> **What to do**: In the material below, the lines from the one containing "6_report | 11900 | 0.301" through the one containing "run 4 against" are to be given again exactly, ends included, and no others.

> **Recorded data**:
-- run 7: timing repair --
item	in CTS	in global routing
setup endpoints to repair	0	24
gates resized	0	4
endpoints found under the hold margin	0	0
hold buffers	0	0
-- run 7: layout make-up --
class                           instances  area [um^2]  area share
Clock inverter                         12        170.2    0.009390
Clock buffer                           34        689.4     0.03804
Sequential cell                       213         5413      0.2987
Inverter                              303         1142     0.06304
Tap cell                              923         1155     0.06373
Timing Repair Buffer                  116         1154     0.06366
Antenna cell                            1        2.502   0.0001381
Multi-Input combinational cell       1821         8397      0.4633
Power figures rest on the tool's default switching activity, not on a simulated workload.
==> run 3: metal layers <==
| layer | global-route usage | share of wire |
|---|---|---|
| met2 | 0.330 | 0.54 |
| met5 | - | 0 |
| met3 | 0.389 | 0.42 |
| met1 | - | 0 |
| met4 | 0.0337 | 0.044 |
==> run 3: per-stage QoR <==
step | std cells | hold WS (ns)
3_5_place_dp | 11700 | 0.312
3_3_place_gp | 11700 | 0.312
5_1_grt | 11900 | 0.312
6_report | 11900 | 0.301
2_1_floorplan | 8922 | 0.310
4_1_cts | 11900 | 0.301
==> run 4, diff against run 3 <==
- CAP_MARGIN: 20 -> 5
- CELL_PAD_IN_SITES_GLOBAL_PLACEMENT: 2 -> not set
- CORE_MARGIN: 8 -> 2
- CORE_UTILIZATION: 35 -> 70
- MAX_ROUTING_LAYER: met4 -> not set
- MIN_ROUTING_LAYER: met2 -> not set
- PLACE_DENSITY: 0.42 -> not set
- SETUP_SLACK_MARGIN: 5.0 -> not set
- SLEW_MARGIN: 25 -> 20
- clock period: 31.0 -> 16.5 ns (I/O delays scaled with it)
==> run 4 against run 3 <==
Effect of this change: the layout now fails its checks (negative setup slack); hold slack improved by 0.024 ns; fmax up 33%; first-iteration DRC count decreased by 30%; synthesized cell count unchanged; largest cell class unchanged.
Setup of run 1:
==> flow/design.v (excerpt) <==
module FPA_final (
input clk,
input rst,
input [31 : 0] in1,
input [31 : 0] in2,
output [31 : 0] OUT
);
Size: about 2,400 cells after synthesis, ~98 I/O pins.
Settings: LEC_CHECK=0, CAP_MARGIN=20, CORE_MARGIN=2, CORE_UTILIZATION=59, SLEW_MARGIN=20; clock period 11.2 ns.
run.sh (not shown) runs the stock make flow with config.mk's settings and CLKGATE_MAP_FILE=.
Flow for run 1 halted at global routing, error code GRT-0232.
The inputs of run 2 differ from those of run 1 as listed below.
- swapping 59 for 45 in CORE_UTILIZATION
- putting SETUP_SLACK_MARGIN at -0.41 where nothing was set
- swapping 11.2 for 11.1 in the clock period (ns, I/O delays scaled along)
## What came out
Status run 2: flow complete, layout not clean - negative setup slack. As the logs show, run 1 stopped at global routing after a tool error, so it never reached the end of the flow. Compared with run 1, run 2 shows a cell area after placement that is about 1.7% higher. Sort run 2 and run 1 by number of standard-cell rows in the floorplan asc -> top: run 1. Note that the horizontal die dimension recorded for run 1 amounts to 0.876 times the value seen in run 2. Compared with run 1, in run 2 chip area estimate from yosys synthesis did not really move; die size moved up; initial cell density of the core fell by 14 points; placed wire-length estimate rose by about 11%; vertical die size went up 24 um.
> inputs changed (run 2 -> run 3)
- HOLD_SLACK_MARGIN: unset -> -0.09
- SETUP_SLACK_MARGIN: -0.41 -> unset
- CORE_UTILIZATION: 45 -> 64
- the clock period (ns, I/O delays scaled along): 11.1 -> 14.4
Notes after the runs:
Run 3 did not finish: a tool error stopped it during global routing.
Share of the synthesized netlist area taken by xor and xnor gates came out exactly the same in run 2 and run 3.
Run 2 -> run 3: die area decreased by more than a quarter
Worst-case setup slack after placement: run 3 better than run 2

==

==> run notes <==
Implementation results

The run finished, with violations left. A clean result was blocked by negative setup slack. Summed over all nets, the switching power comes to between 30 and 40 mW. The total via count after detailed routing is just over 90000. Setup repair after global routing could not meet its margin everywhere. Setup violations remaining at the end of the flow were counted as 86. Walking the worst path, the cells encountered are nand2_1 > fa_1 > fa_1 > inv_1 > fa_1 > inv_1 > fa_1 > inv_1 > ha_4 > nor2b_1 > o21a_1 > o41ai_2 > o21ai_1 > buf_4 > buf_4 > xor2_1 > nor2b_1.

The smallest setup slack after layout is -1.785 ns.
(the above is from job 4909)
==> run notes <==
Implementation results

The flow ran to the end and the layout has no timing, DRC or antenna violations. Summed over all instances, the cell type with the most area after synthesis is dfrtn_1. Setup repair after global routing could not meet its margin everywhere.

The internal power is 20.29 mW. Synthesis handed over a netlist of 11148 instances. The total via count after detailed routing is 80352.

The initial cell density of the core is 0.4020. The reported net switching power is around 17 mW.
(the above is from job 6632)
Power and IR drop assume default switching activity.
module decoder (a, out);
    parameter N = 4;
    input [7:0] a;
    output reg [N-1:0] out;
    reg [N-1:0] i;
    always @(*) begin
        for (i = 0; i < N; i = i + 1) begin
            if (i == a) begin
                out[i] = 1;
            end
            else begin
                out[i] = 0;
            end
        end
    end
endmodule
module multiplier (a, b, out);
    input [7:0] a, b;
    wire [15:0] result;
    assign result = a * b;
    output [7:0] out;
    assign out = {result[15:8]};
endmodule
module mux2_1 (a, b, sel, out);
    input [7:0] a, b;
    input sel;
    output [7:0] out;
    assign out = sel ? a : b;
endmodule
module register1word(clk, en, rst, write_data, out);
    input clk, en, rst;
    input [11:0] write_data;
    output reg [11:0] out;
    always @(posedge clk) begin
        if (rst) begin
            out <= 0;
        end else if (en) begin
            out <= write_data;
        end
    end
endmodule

> **Solved problem**:
6_report | 11900 | 0.301
2_1_floorplan | 8922 | 0.310
4_1_cts | 11900 | 0.301
==> run 4, diff against run 3 <==
- CAP_MARGIN: 20 -> 5
- CELL_PAD_IN_SITES_GLOBAL_PLACEMENT: 2 -> not set
- CORE_MARGIN: 8 -> 2
- CORE_UTILIZATION: 35 -> 70
- MAX_ROUTING_LAYER: met4 -> not set
- MIN_ROUTING_LAYER: met2 -> not set
- PLACE_DENSITY: 0.42 -> not set
- SETUP_SLACK_MARGIN: 5.0 -> not set
- SLEW_MARGIN: 25 -> 20
- clock period: 31.0 -> 16.5 ns (I/O delays scaled with it)
==> run 4 against run 3 <==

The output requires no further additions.